Return every entry exactly as it is written in the listing.
|---|
==> src/rtl/wb_arb_pkg.sv <==
// Shared types and constants for the two-requester Wishbone master arbiter.
package wb_arb_pkg;

  localparam int unsigned NUM_REQ = 2;

  typedef enum logic [2:0] {
    IDLE,
    ISSUE,
    WAIT_ACT,
    BUSY,
    FINISH
  } arb_state_t;

  typedef logic req_id_t;

endpackage : wb_arb_pkg

==> src/rtl/wb_master_arbiter_rr.sv <==
// Combinational round-robin pick between two requesters; the last_grant
// history register lives in the parent.
module rr_arbiter_2
  import wb_arb_pkg::*;
(
  input  logic [NUM_REQ-1:0] req,
  input  req_id_t            last_grant,
  output logic               gnt_valid,
  output req_id_t            gnt_id
);

  // On a tie the requester that did not win last time goes next
  always_comb begin
    gnt_valid = |req;
    gnt_id    = 1'b0;
    unique case (req)
      2'b01:   gnt_id = 1'b0;
      2'b10:   gnt_id = 1'b1;
      2'b11:   gnt_id = ~last_grant;
      default: gnt_id = 1'b0;
    endcase
  end

endmodule : rr_arbiter_2

==> src/rtl/wb_master_arbiter.sv <==
// Shares one wb_master_interface command port between two requesters:
// round-robin grant, start/active handshake sequencing and hang watchdog.
module wb_master_arbiter
  import wb_arb_pkg::*;
#(
  parameter int unsigned AW      = 32,
  parameter int unsigned DW      = 32,
  parameter int unsigned TIMEOUT = 1024
) (
  input  logic               clk,
  input  logic               rst_n,
  input  logic [NUM_REQ-1:0] req_valid,
  input  logic [AW-1:0]      req0_address,
  input  logic [AW-1:0]      req1_address,
  input  logic [3:0]         req0_selection,
  input  logic [3:0]         req1_selection,
  input  logic               req0_write,
  input  logic               req1_write,
  input  logic [DW-1:0]      req0_data_wr,
  input  logic [DW-1:0]      req1_data_wr,
  output logic [NUM_REQ-1:0] done,
  output logic [NUM_REQ-1:0] error,
  output logic [DW-1:0]      data_rd,
  output logic               m_start,
  output logic [AW-1:0]      m_address,
  output logic [3:0]         m_selection,
  output logic               m_write,
  output logic [DW-1:0]      m_data_wr,
  input  logic [DW-1:0]      m_data_rd,
  input  logic               m_active,
  output logic               busy,
  output logic               grant_id
);

  localparam int unsigned TW = $clog2(TIMEOUT + 1);

  arb_state_t          r_state;
  arb_state_t          w_state_nxt;
  req_id_t             r_last_grant;
  req_id_t             r_grant_id;
  logic [TW-1:0]       r_wdog;
  logic [TW-1:0]       w_wdog_nxt;
  logic [TW-1:0]       w_wdog_inc;
  logic                w_gnt_valid;
  req_id_t             w_gnt_id;
  logic                w_grant_ld;
  logic                w_finish;
  logic                w_err;
  logic                w_start_nxt;
  logic [NUM_REQ-1:0]  w_done_nxt;
  logic [NUM_REQ-1:0]  w_error_nxt;

  logic                r_start;
  logic [NUM_REQ-1:0]  r_done;
  logic [NUM_REQ-1:0]  r_error;
  logic                r_busy;
  logic [DW-1:0]       r_data_rd;
  logic [AW-1:0]       r_address;
  logic [3:0]          r_selection;
  logic                r_write;
  logic [DW-1:0]       r_data_wr;

  rr_arbiter_2 u_rr (
    .req        (req_valid),
    .last_grant (r_last_grant),
    .gnt_valid  (w_gnt_valid),
    .gnt_id     (w_gnt_id)
  );

  // Saturating watchdog increment so a long hang never wraps
  assign w_wdog_inc = (r_wdog == TW'(TIMEOUT)) ? r_wdog : r_wdog + TW'(1);

  always_ff @(posedge clk or negedge rst_n) begin
    if (!rst_n) begin
      r_state <= IDLE;
    end else begin
      r_state <= w_state_nxt;
    end
  end

  always_comb begin
    w_state_nxt = r_state;
    w_wdog_nxt  = r_wdog;
    w_grant_ld  = 1'b0;
    w_start_nxt = 1'b0;
    w_finish    = 1'b0;
    w_err       = 1'b0;
    w_done_nxt  = '0;
    w_error_nxt = '0;
    unique case (r_state)
      IDLE: begin
        if (w_gnt_valid) begin
          w_grant_ld  = 1'b1;
          w_start_nxt = 1'b1;
          w_state_nxt = ISSUE;
        end
      end
      ISSUE: begin
        w_wdog_nxt  = '0;
        w_state_nxt = WAIT_ACT;
      end
      // A master that never raises m_active within two cycles is taken as done
      WAIT_ACT: begin
        w_wdog_nxt = w_wdog_inc;
        if (m_active) begin
          if (w_wdog_inc >= TW'(TIMEOUT)) begin
            w_finish = 1'b1;
            w_err    = 1'b1;
          end else begin
            w_state_nxt = BUSY;
          end
        end else if (r_wdog == TW'(1)) begin
          w_finish = 1'b1;
        end
      end
      BUSY: begin
        w_wdog_nxt = w_wdog_inc;
        if (!m_active) begin
          w_finish = 1'b1;
        end else if (w_wdog_inc >= TW'(TIMEOUT)) begin
          w_finish = 1'b1;
          w_err    = 1'b1;
        end
      end
      FINISH: begin
        w_state_nxt = IDLE;
      end
      default: begin
        w_state_nxt = IDLE;
      end
    endcase
    if (w_finish) begin
      w_state_nxt = FINISH;
      w_done_nxt  = r_grant_id ? 2'b10 : 2'b01;
      w_error_nxt = w_err ? w_done_nxt : 2'b00;
    end
  end

  always_ff @(posedge clk or negedge rst_n) begin
    if (!rst_n) begin
      r_last_grant <= 1'b1;
      r_grant_id   <= 1'b0;
      r_wdog       <= '0;
      r_start      <= 1'b0;
      r_done       <= '0;
      r_error      <= '0;
      r_busy       <= 1'b0;
      r_data_rd    <= '0;
      r_address    <= '0;
      r_selection  <= '0;
      r_write      <= 1'b0;
      r_data_wr    <= '0;
    end else begin
      r_wdog  <= w_wdog_nxt;
      r_start <= w_start_nxt;
      r_done  <= w_done_nxt;
      r_error <= w_error_nxt;
      r_busy  <= (w_state_nxt != IDLE);
      if (w_grant_ld) begin
        r_grant_id   <= w_gnt_id;
        r_last_grant <= w_gnt_id;
        r_address    <= w_gnt_id ? req1_address   : req0_address;
        r_selection  <= w_gnt_id ? req1_selection : req0_selection;
        r_write      <= w_gnt_id ? req1_write     : req0_write;
        r_data_wr    <= w_gnt_id ? req1_data_wr   : req0_data_wr;
      end
      // Aborted transfers leave the previous read data in place
      if (w_finish && !w_err && !r_write) begin
        r_data_rd <= m_data_rd;
      end
    end
  end

  assign done        = r_done;
  assign error       = r_error;
  assign data_rd     = r_data_rd;
  assign m_start     = r_start;
  assign m_address   = r_address;
  assign m_selection = r_selection;
  assign m_write     = r_write;
  assign m_data_wr   = r_data_wr;
  assign busy        = r_busy;
  assign grant_id    = r_grant_id;

endmodule : wb_master_arbiter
|---|
▶ **Response to the exercise**:
==> src/rtl/wb_arb_pkg.sv <==
// Shared types and constants for the two-requester Wishbone master arbiter.
package wb_arb_pkg;

  localparam int unsigned NUM_REQ = 2;

  typedef enum logic [2:0] {
    IDLE,
    ISSUE,
    WAIT_ACT,
    BUSY,
    FINISH
  } arb_state_t;

  typedef logic req_id_t;

endpackage : wb_arb_pkg

==> src/rtl/wb_master_arbiter_rr.sv <==
// Combinational round-robin pick between two requesters; the last_grant
// history register lives in the parent.
module rr_arbiter_2
  import wb_arb_pkg::*;
(
  input  logic [NUM_REQ-1:0] req,
  input  req_id_t            last_grant,
  output logic               gnt_valid,
  output req_id_t            gnt_id
);

  // On a tie the requester that did not win last time goes next
  always_comb begin
    gnt_valid = |req;
    gnt_id    = 1'b0;
    unique case (req)
      2'b01:   gnt_id = 1'b0;
      2'b10:   gnt_id = 1'b1;
      2'b11:   gnt_id = ~last_grant;
      default: gnt_id = 1'b0;
    endcase
  end

endmodule : rr_arbiter_2

==> src/rtl/wb_master_arbiter.sv <==
// Shares one wb_master_interface command port between two requesters:
// round-robin grant, start/active handshake sequencing and hang watchdog.
module wb_master_arbiter
  import wb_arb_pkg::*;
#(
  parameter int unsigned AW      = 32,
  parameter int unsigned DW      = 32,
  parameter int unsigned TIMEOUT = 1024
) (
  input  logic               clk,
  input  logic               rst_n,
  input  logic [NUM_REQ-1:0] req_valid,
  input  logic [AW-1:0]      req0_address,
  input  logic [AW-1:0]      req1_address,
  input  logic [3:0]         req0_selection,
  input  logic [3:0]         req1_selection,
  input  logic               req0_write,
  input  logic               req1_write,
  input  logic [DW-1:0]      req0_data_wr,
  input  logic [DW-1:0]      req1_data_wr,
  output logic [NUM_REQ-1:0] done,
  output logic [NUM_REQ-1:0] error,
  output logic [DW-1:0]      data_rd,
  output logic               m_start,
  output logic [AW-1:0]      m_address,
  output logic [3:0]         m_selection,
  output logic               m_write,
  output logic [DW-1:0]      m_data_wr,
  input  logic [DW-1:0]      m_data_rd,
  input  logic               m_active,
  output logic               busy,
  output logic               grant_id
);

  localparam int unsigned TW = $clog2(TIMEOUT + 1);

  arb_state_t          r_state;
  arb_state_t          w_state_nxt;
  req_id_t             r_last_grant;
  req_id_t             r_grant_id;
  logic [TW-1:0]       r_wdog;
  logic [TW-1:0]       w_wdog_nxt;
  logic [TW-1:0]       w_wdog_inc;
  logic                w_gnt_valid;
  req_id_t             w_gnt_id;
  logic                w_grant_ld;
  logic                w_finish;
  logic                w_err;
  logic                w_start_nxt;
  logic [NUM_REQ-1:0]  w_done_nxt;
  logic [NUM_REQ-1:0]  w_error_nxt;

  logic                r_start;
  logic [NUM_REQ-1:0]  r_done;
  logic [NUM_REQ-1:0]  r_error;
  logic                r_busy;
  logic [DW-1:0]       r_data_rd;
  logic [AW-1:0]       r_address;
  logic [3:0]          r_selection;
  logic                r_write;
  logic [DW-1:0]       r_data_wr;

  rr_arbiter_2 u_rr (
    .req        (req_valid),
    .last_grant (r_last_grant),
    .gnt_valid  (w_gnt_valid),
    .gnt_id     (w_gnt_id)
  );

  // Saturating watchdog increment so a long hang never wraps
  assign w_wdog_inc = (r_wdog == TW'(TIMEOUT)) ? r_wdog : r_wdog + TW'(1);

  always_ff @(posedge clk or negedge rst_n) begin
    if (!rst_n) begin
      r_state <= IDLE;
    end else begin
      r_state <= w_state_nxt;
    end
  end

  always_comb begin
    w_state_nxt = r_state;
    w_wdog_nxt  = r_wdog;
    w_grant_ld  = 1'b0;
    w_start_nxt = 1'b0;
    w_finish    = 1'b0;
    w_err       = 1'b0;
    w_done_nxt  = '0;
    w_error_nxt = '0;
    unique case (r_state)
      IDLE: begin
        if (w_gnt_valid) begin
          w_grant_ld  = 1'b1;
          w_start_nxt = 1'b1;
          w_state_nxt = ISSUE;
        end
      end
      ISSUE: begin
        w_wdog_nxt  = '0;
        w_state_nxt = WAIT_ACT;
      end
      // A master that never raises m_active within two cycles is taken as done
      WAIT_ACT: begin
        w_wdog_nxt = w_wdog_inc;
        if (m_active) begin
          if (w_wdog_inc >= TW'(TIMEOUT)) begin
            w_finish = 1'b1;
            w_err    = 1'b1;
          end else begin
            w_state_nxt = BUSY;
          end
        end else if (r_wdog == TW'(1)) begin
          w_finish = 1'b1;
        end
      end
      BUSY: begin
        w_wdog_nxt = w_wdog_inc;
        if (!m_active) begin
          w_finish = 1'b1;
        end else if (w_wdog_inc >= TW'(TIMEOUT)) begin
          w_finish = 1'b1;
          w_err    = 1'b1;
        end
      end
      FINISH: begin
        w_state_nxt = IDLE;
      end
      default: begin
        w_state_nxt = IDLE;
      end
    endcase
    if (w_finish) begin
      w_state_nxt = FINISH;
      w_done_nxt  = r_grant_id ? 2'b10 : 2'b01;
      w_error_nxt = w_err ? w_done_nxt : 2'b00;
    end
  end

  always_ff @(posedge clk or negedge rst_n) begin
    if (!rst_n) begin
      r_last_grant <= 1'b1;
      r_grant_id   <= 1'b0;
      r_wdog       <= '0;
      r_start      <= 1'b0;
      r_done       <= '0;
      r_error      <= '0;
      r_busy       <= 1'b0;
      r_data_rd    <= '0;
      r_address    <= '0;
      r_selection  <= '0;
      r_write      <= 1'b0;
      r_data_wr    <= '0;
    end else begin
      r_wdog  <= w_wdog_nxt;
      r_start <= w_start_nxt;
      r_done  <= w_done_nxt;
      r_error <= w_error_nxt;
      r_busy  <= (w_state_nxt != IDLE);
      if (w_grant_ld) begin
        r_grant_id   <= w_gnt_id;
        r_last_grant <= w_gnt_id;
        r_address    <= w_gnt_id ? req1_address   : req0_address;
        r_selection  <= w_gnt_id ? req1_selection : req0_selection;
        r_write      <= w_gnt_id ? req1_write     : req0_write;
        r_data_wr    <= w_gnt_id ? req1_data_wr   : req0_data_wr;
      end
      // Aborted transfers leave the previous read data in place
      if (w_finish && !w_err && !r_write) begin
        r_data_rd <= m_data_rd;
      end
    end
  end

  assign done        = r_done;
  assign error       = r_error;
  assign data_rd     = r_data_rd;
  assign m_start     = r_start;
  assign m_address   = r_address;
  assign m_selection = r_selection;
  assign m_write     = r_write;
  assign m_data_wr   = r_data_wr;
  assign busy        = r_busy;
  assign grant_id    = r_grant_id;

endmodule : wb_master_arbiter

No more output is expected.